« Pharmacie 2030, un scénario GAFA ? » Cette question provocatrice a lancé le débat proposé récemment par le Forum Santé et Avenir, organisé par le quotidien « Sud-Ouest ».
Pharmaciens et juristes ont évalué ensemble les menaces que les géants du Net font peser sur l’officine : « Les patients veulent leurs médicaments tout de suite, sans effort et sans bouger. L’avenir, c’est peut-être un Uber Eats de la pharmacie », suggère ce pharmacien, faussement naïf.
De quoi faire réagir Bernard Capdeville, ancien président de la FSPF : « Le pire ennemi du pharmacien ce n’est pas Uber, c’est la désertification médicale. Les personnes âgées ou fragiles nous attendent, nous ! Pas les médicaments qu’on leur enverra par un cycliste ! » François Martial, président de la conférence nationale des URPS Pharmaciens libéraux, suggère des aides pour les officines isolées dans des territoires sans médecin : « Sinon, en 2030, on ne comptera plus que 6 officines en Creuse ! »
L’ubérisation est en marche
Pourtant, « l’ubérisation est déjà en marche, prévient Nathalie Martial-Braz, professeur de droit à Paris-Descartes. Amazon a racheté une société de vente de médicaments en ligne, recruté des cadres de pharmacie et d’assurance. Les GAFA sont à vos portes ! Google et sa clinique virtuelle du diabète, Microsoft qui héberge des données de santé, l’Apple Watch et ses électrocardiogrammes en 30 secondes… »

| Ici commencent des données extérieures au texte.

<file path="src/hdl/rio_pkg.sv">
// Package for the range image outlier mask: word types, the job record passed
// from the front end to the evaluator, and sizing constants. No dependencies.
package rio_pkg;

  // Largest band width the column counter supports.
  localparam int unsigned MaxColumns = 256;
  // Width of a column index and of the band width register.
  localparam int unsigned ColW = 9;
  // The column counter saturates here, past any judged column.
  localparam int unsigned CountCap = MaxColumns + 3;
  // Depth of the job queue between front and back and its pointer width.
  localparam int unsigned QueueDepth = 4;
  localparam int unsigned QueuePtrW = $clog2(QueueDepth);

  typedef logic [15:0] sample_t;
  typedef logic [ColW-1:0] col_t;

  // Configuration register indexes.
  typedef enum logic [1:0] {
    CFG_BAND_WIDTH = 2'd0,
    CFG_NEAR_TOL   = 2'd1,
    CFG_MID_TOL    = 2'd2,
    CFG_FAR_TOL    = 2'd3
  } cfg_index_e;

  // One input word: a column of five range samples.
  typedef struct packed {
    sample_t sample_row0;
    sample_t sample_row1;
    sample_t sample_row2;
    sample_t sample_row3;
    sample_t sample_row4;
    logic    band_start;
  } in_word_t;

  // One output word: the verdict on a centre sample.
  typedef struct packed {
    logic keep;
    col_t column_index;
    logic band_last;
  } out_word_t;

  // Everything the evaluator needs to judge one centre sample.
  typedef struct packed {
    sample_t           centre;     // the judged sample d
    sample_t           tol;        // tolerance picked by range segment
    logic              need_side;  // segment above 2
    sample_t [2:0]     left_rows;  // rows 1..3 of the left column
    sample_t [3:0]     ctr_rows;   // rows 0, 1, 3, 4 of the centre column
    sample_t [2:0]     right_rows; // rows 1..3 of the right column
    col_t              col;
    logic              last;
  } job_t;

  // Push request from the front end into the job queue.
  typedef struct packed {
    logic valid;
    job_t job;
  } job_push_t;

endpackage

</file>
<file path="src/hdl/rio_front.sv">
// Front end of the outlier mask: configuration registers, the two-column
// window, the band column counter and job building. Uses rio_pkg.
module rio_front
  import rio_pkg::*;
(
  input  logic       clk_i,
  input  logic       rst_ni,
  input  logic       cfg_we_i,
  input  logic [1:0] cfg_index_i,
  input  logic [15:0] cfg_wdata_i,
  input  logic       accept_i,
  input  in_word_t   in_word_i,
  output job_push_t  push_o
);

  col_t    band_width_q;
  sample_t near_tol_q;
  sample_t mid_tol_q;
  sample_t far_tol_q;

  sample_t older_q [5];
  sample_t newer_q [5];
  sample_t cur [5];

  col_t    seen_q;
  col_t    seen_d;
  col_t    width;
  col_t    col;
  logic [3:0] seg_hi;
  logic    produce;

  // Configuration register file.
  always_ff @(posedge clk_i or negedge rst_ni) begin
    if (!rst_ni) begin
      band_width_q <= col_t'(MaxColumns);
      near_tol_q   <= sample_t'(128);
      mid_tol_q    <= sample_t'(200);
      far_tol_q    <= sample_t'(300);
    end else if (cfg_we_i) begin
      unique case (cfg_index_e'(cfg_index_i))
        CFG_BAND_WIDTH: band_width_q <= cfg_wdata_i[ColW-1:0];
        CFG_NEAR_TOL:   near_tol_q   <= cfg_wdata_i;
        CFG_MID_TOL:    mid_tol_q    <= cfg_wdata_i;
        CFG_FAR_TOL:    far_tol_q    <= cfg_wdata_i;
        default: ;
      endcase
    end
  end

  assign cur[0] = in_word_i.sample_row0;
  assign cur[1] = in_word_i.sample_row1;
  assign cur[2] = in_word_i.sample_row2;
  assign cur[3] = in_word_i.sample_row3;
  assign cur[4] = in_word_i.sample_row4;

  // Column counter: a band start restarts at the halo, otherwise count up and saturate.
  always_comb begin
    if (in_word_i.band_start) begin
      seen_d = col_t'(1);
    end else if (seen_q < col_t'(CountCap)) begin
      seen_d = seen_q + col_t'(1);
    end else begin
      seen_d = seen_q;
    end
  end

  // A result is due once three columns are in and the judged column is in the band.
  assign width   = (band_width_q > col_t'(MaxColumns)) ? col_t'(MaxColumns) : band_width_q;
  assign col     = seen_d - col_t'(2);
  assign produce = accept_i && (seen_d >= col_t'(3)) && (col <= width);
  assign seg_hi  = newer_q[2][15:12];

  // Build the job from the window and the arriving column.
  always_comb begin
    push_o.valid                = produce;
    push_o.job.centre           = newer_q[2];
    push_o.job.need_side        = (seg_hi > 4'd2);
    if (seg_hi <= 4'd2) begin
      push_o.job.tol = near_tol_q;
    end else if (seg_hi <= 4'd8) begin
      push_o.job.tol = mid_tol_q;
    end else begin
      push_o.job.tol = far_tol_q;
    end
    push_o.job.left_rows[0]  = older_q[1];
    push_o.job.left_rows[1]  = older_q[2];
    push_o.job.left_rows[2]  = older_q[3];
    push_o.job.ctr_rows[0]   = newer_q[0];
    push_o.job.ctr_rows[1]   = newer_q[1];
    push_o.job.ctr_rows[2]   = newer_q[3];
    push_o.job.ctr_rows[3]   = newer_q[4];
    push_o.job.right_rows[0] = cur[1];
    push_o.job.right_rows[1] = cur[2];
    push_o.job.right_rows[2] = cur[3];
    push_o.job.col           = col;
    push_o.job.last          = (col == width);
  end

  // Counter and column window advance on every accepted word.
  always_ff @(posedge clk_i or negedge rst_ni) begin
    if (!rst_ni) begin
      seen_q <= '0;
      for (int i = 0; i < 5; i++) begin
        older_q[i] <= '0;
        newer_q[i] <= '0;
      end
    end else if (accept_i) begin
      seen_q <= seen_d;
      for (int i = 0; i < 5; i++) begin
        older_q[i] <= newer_q[i];
        newer_q[i] <= cur[i];
      end
    end
  end

endmodule

</file>
<file path="src/hdl/rio_queue.sv">
// Short job queue between the front end and the evaluator, so each side can
// stall on its own. Uses rio_pkg.
module rio_queue
  import rio_pkg::*;
(
  input  logic      clk_i,
  input  logic      rst_ni,
  input  job_push_t push_i,
  output logic      full_o,
  output logic      valid_o,
  output job_t      job_o,
  input  logic      pop_i
);

  job_t                 mem_q [QueueDepth];
  logic [QueuePtrW-1:0] wr_ptr_q;
  logic [QueuePtrW-1:0] rd_ptr_q;
  logic [QueuePtrW:0]   count_q;
  logic                 do_push;
  logic                 do_pop;

  assign full_o  = (count_q == (QueuePtrW+1)'(QueueDepth));
  assign valid_o = (count_q != '0);
  assign job_o   = mem_q[rd_ptr_q];
  assign do_push = push_i.valid && !full_o;
  assign do_pop  = pop_i && valid_o;

  // Entry storage.
  always_ff @(posedge clk_i) begin
    if (do_push) begin
      mem_q[wr_ptr_q] <= push_i.job;
    end
  end

  // Pointers and fill count.
  always_ff @(posedge clk_i or negedge rst_ni) begin
    if (!rst_ni) begin
      wr_ptr_q <= '0;
      rd_ptr_q <= '0;
      count_q  <= '0;
    end else begin
      if (do_push) begin
        wr_ptr_q <= wr_ptr_q + 1'b1;
      end
      if (do_pop) begin
        rd_ptr_q <= rd_ptr_q + 1'b1;
      end
      if (do_push && !do_pop) begin
        count_q <= count_q + 1'b1;
      end else if (do_pop && !do_push) begin
        count_q <= count_q - 1'b1;
      end
    end
  end

endmodule

</file>
<file path="src/hdl/rio_back.sv">
// Evaluator of the outlier mask: neighbor compares, counts and the keep rule,
// with a registered output word. Uses rio_pkg.
module rio_back
  import rio_pkg::*;
(
  input  logic      clk_i,
  input  logic      rst_ni,
  input  logic      job_valid_i,
  input  job_t      job_i,
  output logic      pop_o,
  output logic      out_valid_o,
  output out_word_t out_word_o,
  input  logic      out_stall_i
);

  function automatic logic in_tol(sample_t x, sample_t d, sample_t tol);
    sample_t diff;
    diff = (x > d) ? (x - d) : (d - x);
    return (diff <= tol);
  endfunction

  logic       valid;
  logic       v0, v1, v3, v4;
  logic [2:0] cnt;
  logic [1:0] side;
  logic [1:0] outer;
  logic [2:0] neib;
  logic       side_ok, strong_hit, weak_hit, pass, keep;
  logic       out_valid_q;
  out_word_t  out_word_q;

  // Compare each neighbor against the centre sample.
  always_comb begin
    valid = (job_i.centre != '0);
    v0    = in_tol(job_i.ctr_rows[0], job_i.centre, job_i.tol);
    v1    = in_tol(job_i.ctr_rows[1], job_i.centre, job_i.tol);
    v3    = in_tol(job_i.ctr_rows[2], job_i.centre, job_i.tol);
    v4    = in_tol(job_i.ctr_rows[3], job_i.centre, job_i.tol);
    neib  = '0;
    for (int i = 0; i < 3; i++) begin
      neib = neib + 3'(in_tol(job_i.left_rows[i], job_i.centre, job_i.tol))
                  + 3'(in_tol(job_i.right_rows[i], job_i.centre, job_i.tol));
    end
  end

  // Counts and the keep decision.
  always_comb begin
    cnt        = 3'(v0) + 3'(v1) + 3'(valid) + 3'(v3) + 3'(v4);
    side       = 2'(v1) + 2'(v3);
    outer      = 2'(v0) + 2'(v4);
    side_ok    = (side >= 2'(job_i.need_side));
    strong_hit = side_ok && (cnt > 3'd2);
    weak_hit   = side_ok && (cnt <= 3'd2);
    pass       = ((4'(neib) + 4'(side)) >= 4'd1)
              || (job_i.last && side_ok)
              || ((3'(outer) + 3'(side)) >= 3'd2);
    keep       = valid && (strong_hit || (weak_hit && pass));
  end

  // Output register loads whenever it is empty or being taken.
  assign pop_o = job_valid_i && (!out_valid_q || !out_stall_i);

  always_ff @(posedge clk_i or negedge rst_ni) begin
    if (!rst_ni) begin
      out_valid_q <= 1'b0;
    end else if (pop_o) begin
      out_valid_q <= 1'b1;
    end else if (!out_stall_i) begin
      out_valid_q <= 1'b0;
    end
  end

  always_ff @(posedge clk_i) begin
    if (pop_o) begin
      out_word_q.keep         <= keep;
      out_word_q.column_index <= job_i.col;
      out_word_q.band_last    <= job_i.last;
    end
  end

  assign out_valid_o = out_valid_q;
  assign out_word_o  = out_word_q;

endmodule

</file>
<file path="src/hdl/range_image_outlier_mask.sv">
// Range image outlier mask. One column word of five range samples is taken per
// clock; after the halo column and one more column of a band, each new word
// yields one verdict on the centre sample of the previous column, up to the
// configured band width. A verdict's job enters the job queue as its column is
// taken, and the compare stage loads it into the output register as it leaves the
// queue. Sustained rate is one word per cycle; the input stalls only when the
// four-entry job queue is full, which happens only while the output side stalls.
// Write configuration only while the block is idle.
// Depends on rio_pkg, rio_front, rio_queue and rio_back.
module range_image_outlier_mask
  import rio_pkg::*;
(
  input  logic       clk_i,
  input  logic       rst_ni,
  input  logic       cfg_we_i,
  input  logic [1:0] cfg_index_i,
  input  logic [15:0] cfg_wdata_i,
  input  logic       in_valid_i,
  output logic       in_stall_o,
  input  in_word_t   in_word_i,
  output logic       out_valid_o,
  input  logic       out_stall_i,
  output out_word_t  out_word_o
);

  logic      accept;
  logic      q_full;
  logic      q_valid;
  logic      q_pop;
  job_t      q_job;
  job_push_t push;

  assign in_stall_o = q_full;
  assign accept     = in_valid_i && !q_full;

  rio_front u_front (
    .clk_i       (clk_i),
    .rst_ni      (rst_ni),
    .cfg_we_i    (cfg_we_i),
    .cfg_index_i (cfg_index_i),
    .cfg_wdata_i (cfg_wdata_i),
    .accept_i    (accept),
    .in_word_i   (in_word_i),
    .push_o      (push)
  );

  rio_queue u_queue (
    .clk_i   (clk_i),
    .rst_ni  (rst_ni),
    .push_i  (push),
    .full_o  (q_full),
    .valid_o (q_valid),
    .job_o   (q_job),
    .pop_i   (q_pop)
  );

  rio_back u_back (
    .clk_i       (clk_i),
    .rst_ni      (rst_ni),
    .job_valid_i (q_valid),
    .job_i       (q_job),
    .pop_o       (q_pop),
    .out_valid_o (out_valid_o),
    .out_word_o  (out_word_o),
    .out_stall_i (out_stall_i)
  );

endmodule

</file>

Enjeu principal : les données de santé que le pharmacien est le mieux placé pour récolter*, comme le signale François Martial : « La démarche actuelle qui nous fait quitter le commercialisme pour de nouvelles missions… incite les patients à nous confier davantage d’informations, à nous de savoir les utiliser. »
Humanisme et data
Antoine Prioux, lui, le sait : « Nous sommes les gardiens des poisons et des données, indique le pharmacien de Bugeat (Corrèze) coordonnateur du Pôle de Santé de la Montagne limousine. Si je suis innovant, c’est parce que j’ai développé mon propre outil, un logiciel indépendant, sur mesure, qui n’enrichit pas les éditeurs traditionnels et me permet de disposer d’une base de données bien plus qualitative que les GAFA n’en auront jamais. »
Une base de données nourrie par les médecins, les pharmaciens ou les infirmiers du pôle de santé : « Quand une mamie décompense sa BPCO l’hiver, je sais que c’est à cause du poêle à bois de sa cuisine, poursuit Antoine Prioux. Notre richesse, c’est de produire de l’humanisme et des data. Sans oublier le bon sens paysan qui nous conseille d’arrêter d’être payés sur la maladie des gens, car cela, les GAFA le feront mieux que nous. »
Prévention donc, coopération, humanisme et maîtrise des data… Une recette limousine à méditer.
* Voir également notre article en page 3 sur les propositions du Groupement des pharmaciens européens dans ce domaine.